╭─ Given data

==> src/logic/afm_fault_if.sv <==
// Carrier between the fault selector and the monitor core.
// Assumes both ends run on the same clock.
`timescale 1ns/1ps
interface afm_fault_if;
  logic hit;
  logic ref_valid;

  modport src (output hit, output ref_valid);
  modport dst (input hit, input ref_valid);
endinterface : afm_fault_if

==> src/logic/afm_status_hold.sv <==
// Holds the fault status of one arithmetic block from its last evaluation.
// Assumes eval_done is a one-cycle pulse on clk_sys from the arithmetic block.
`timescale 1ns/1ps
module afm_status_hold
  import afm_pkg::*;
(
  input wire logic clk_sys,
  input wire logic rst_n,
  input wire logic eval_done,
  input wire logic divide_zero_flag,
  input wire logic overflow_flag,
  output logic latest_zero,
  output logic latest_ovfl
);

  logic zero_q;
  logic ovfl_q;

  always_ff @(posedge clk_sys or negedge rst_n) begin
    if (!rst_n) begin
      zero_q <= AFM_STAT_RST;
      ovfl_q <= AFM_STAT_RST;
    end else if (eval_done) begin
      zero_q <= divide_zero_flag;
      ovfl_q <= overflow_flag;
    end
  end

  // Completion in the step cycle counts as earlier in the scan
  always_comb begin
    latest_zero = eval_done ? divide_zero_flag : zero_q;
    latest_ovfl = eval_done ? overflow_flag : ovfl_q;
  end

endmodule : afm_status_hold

╰─
╭─ Given data

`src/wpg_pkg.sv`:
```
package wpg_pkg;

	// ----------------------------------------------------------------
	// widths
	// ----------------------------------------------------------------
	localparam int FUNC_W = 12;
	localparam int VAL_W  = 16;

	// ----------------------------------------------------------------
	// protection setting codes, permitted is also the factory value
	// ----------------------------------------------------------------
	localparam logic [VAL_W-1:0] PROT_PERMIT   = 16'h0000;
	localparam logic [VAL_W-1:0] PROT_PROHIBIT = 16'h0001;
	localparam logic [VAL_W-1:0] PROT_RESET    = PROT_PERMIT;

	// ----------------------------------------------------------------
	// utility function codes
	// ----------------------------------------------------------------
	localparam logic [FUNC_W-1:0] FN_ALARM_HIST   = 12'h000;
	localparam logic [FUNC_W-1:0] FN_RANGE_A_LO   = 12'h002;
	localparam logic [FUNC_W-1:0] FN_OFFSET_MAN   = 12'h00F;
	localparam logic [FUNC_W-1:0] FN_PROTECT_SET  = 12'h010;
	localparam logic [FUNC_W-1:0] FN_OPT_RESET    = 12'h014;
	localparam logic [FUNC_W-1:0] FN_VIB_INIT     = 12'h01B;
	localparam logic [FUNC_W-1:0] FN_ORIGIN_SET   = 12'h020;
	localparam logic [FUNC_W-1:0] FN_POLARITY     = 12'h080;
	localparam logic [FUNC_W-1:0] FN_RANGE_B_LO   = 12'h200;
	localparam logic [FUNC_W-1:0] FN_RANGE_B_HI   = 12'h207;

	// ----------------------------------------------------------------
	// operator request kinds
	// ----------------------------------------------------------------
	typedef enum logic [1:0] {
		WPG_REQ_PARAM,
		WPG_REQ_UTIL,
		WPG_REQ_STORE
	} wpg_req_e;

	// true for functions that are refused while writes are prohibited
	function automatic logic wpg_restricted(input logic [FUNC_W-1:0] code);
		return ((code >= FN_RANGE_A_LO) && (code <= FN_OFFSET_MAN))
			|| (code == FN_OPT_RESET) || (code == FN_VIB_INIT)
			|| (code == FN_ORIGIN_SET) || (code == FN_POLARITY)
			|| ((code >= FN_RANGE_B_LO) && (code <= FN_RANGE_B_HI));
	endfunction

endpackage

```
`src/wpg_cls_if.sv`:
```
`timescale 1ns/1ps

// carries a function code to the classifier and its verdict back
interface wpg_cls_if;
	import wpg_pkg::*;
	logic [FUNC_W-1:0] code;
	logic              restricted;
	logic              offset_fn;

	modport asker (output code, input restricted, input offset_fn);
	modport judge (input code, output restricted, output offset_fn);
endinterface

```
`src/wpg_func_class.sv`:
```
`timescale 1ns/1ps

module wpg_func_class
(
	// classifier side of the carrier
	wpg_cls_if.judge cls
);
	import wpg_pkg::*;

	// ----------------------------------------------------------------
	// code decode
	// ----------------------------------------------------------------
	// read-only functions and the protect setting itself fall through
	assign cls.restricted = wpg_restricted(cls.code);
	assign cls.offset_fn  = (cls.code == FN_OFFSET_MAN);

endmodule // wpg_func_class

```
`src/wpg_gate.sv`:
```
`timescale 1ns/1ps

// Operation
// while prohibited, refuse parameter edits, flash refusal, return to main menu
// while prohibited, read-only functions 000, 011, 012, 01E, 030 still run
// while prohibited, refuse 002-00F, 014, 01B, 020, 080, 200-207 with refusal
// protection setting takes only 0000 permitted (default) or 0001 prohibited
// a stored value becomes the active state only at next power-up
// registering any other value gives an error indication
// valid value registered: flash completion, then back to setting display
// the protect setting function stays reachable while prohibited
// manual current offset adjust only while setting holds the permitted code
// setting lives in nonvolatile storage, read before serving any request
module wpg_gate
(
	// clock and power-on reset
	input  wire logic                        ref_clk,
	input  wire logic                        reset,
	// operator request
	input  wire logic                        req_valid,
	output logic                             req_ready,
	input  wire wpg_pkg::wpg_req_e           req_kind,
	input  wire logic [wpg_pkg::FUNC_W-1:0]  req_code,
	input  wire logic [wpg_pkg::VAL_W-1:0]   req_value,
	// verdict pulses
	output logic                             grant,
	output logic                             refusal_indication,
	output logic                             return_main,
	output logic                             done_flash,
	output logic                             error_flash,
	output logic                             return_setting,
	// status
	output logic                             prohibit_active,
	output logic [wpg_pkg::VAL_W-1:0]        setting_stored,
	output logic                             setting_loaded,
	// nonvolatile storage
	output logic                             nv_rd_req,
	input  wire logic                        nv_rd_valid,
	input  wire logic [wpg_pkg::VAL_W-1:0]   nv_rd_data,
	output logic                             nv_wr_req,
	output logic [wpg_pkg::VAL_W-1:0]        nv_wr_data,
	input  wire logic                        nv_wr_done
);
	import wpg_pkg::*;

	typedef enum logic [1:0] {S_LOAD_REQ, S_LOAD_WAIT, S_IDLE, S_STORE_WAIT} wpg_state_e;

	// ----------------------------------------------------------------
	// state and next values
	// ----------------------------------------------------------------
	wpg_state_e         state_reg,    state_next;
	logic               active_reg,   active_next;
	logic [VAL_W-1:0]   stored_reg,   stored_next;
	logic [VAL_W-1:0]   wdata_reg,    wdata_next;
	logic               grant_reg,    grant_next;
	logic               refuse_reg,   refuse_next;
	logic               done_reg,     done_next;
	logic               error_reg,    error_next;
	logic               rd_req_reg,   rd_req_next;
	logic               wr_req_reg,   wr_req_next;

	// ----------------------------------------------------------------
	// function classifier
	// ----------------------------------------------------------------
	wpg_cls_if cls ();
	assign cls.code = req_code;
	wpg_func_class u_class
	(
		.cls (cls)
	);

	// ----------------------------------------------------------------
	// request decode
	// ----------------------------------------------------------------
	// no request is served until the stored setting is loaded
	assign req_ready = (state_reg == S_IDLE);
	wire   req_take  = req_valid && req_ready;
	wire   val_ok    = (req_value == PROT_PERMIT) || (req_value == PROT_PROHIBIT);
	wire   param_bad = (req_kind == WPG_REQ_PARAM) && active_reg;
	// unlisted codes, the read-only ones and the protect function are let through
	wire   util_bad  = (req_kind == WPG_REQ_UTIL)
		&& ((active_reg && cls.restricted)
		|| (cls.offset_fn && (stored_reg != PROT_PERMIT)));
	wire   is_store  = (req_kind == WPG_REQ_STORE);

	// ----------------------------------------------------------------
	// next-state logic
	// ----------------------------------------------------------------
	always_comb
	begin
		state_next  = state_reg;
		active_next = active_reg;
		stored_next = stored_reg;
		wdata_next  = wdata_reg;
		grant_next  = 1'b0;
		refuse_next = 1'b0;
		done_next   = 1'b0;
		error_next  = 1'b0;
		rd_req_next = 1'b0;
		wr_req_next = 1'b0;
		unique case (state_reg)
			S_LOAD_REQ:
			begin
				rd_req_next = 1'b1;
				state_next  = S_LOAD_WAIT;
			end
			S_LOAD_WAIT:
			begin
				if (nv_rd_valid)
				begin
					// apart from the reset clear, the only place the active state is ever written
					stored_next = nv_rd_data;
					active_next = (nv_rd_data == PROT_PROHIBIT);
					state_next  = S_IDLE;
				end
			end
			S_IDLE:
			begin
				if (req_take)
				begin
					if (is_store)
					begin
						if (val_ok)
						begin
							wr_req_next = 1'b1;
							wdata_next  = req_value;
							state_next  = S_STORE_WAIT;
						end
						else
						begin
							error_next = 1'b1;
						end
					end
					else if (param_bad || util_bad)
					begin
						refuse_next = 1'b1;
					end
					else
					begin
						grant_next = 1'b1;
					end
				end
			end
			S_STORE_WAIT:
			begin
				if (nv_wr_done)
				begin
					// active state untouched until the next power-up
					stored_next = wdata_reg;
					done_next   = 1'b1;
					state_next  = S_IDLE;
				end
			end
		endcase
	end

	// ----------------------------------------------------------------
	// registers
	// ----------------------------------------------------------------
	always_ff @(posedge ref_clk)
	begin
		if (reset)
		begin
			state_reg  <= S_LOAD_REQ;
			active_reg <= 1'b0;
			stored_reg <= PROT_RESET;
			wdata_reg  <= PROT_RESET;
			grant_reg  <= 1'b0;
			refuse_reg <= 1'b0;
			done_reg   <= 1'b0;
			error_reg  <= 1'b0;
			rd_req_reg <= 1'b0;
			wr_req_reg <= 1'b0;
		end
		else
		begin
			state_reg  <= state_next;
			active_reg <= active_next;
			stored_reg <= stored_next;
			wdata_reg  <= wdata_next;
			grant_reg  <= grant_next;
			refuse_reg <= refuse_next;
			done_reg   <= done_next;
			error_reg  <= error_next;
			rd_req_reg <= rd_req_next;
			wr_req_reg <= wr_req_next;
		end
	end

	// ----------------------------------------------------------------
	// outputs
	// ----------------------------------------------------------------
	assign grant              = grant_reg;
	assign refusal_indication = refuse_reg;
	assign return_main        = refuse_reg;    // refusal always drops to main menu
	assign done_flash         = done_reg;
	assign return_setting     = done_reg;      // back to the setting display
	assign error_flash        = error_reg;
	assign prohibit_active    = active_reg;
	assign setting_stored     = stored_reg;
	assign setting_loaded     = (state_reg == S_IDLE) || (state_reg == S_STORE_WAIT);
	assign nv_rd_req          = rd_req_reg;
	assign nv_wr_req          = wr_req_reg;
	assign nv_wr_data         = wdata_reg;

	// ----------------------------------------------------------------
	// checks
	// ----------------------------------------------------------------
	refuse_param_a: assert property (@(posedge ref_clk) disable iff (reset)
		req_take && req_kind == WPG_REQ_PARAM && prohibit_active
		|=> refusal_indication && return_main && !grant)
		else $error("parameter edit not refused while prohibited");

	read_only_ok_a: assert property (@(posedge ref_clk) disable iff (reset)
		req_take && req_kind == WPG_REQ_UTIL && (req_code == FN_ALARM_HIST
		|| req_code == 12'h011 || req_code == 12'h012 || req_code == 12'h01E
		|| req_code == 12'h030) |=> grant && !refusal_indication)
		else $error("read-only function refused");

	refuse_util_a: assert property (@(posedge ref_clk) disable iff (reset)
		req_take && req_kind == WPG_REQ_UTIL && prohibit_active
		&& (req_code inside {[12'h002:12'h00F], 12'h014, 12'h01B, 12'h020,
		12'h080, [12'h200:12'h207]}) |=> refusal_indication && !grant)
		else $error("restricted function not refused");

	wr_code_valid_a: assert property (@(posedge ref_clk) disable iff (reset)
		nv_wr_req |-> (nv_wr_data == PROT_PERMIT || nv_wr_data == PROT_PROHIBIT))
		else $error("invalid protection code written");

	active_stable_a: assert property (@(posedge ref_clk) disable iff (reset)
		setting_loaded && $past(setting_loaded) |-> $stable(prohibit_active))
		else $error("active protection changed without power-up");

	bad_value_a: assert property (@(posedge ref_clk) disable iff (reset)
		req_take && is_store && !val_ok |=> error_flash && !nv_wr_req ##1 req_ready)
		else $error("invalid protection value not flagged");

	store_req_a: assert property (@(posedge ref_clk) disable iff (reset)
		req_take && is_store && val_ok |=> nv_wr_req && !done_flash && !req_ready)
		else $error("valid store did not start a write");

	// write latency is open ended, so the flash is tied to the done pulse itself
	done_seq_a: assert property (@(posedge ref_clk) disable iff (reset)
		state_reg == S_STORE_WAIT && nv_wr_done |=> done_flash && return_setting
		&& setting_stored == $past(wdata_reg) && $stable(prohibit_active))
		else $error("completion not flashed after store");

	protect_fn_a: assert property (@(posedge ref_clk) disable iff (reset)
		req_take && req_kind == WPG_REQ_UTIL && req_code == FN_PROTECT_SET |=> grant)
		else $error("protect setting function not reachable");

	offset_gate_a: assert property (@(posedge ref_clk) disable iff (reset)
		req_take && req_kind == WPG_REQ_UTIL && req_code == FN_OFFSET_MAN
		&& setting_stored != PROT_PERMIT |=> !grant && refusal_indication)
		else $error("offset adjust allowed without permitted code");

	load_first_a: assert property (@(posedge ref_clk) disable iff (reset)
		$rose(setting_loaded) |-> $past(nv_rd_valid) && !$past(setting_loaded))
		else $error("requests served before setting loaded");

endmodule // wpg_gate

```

╰─

Aim of the exercise |
Scan the records for the word "nonvolatile". Copy each line where it turns up.

Task response |
// setting lives in nonvolatile storage, read before serving any request
	// nonvolatile storage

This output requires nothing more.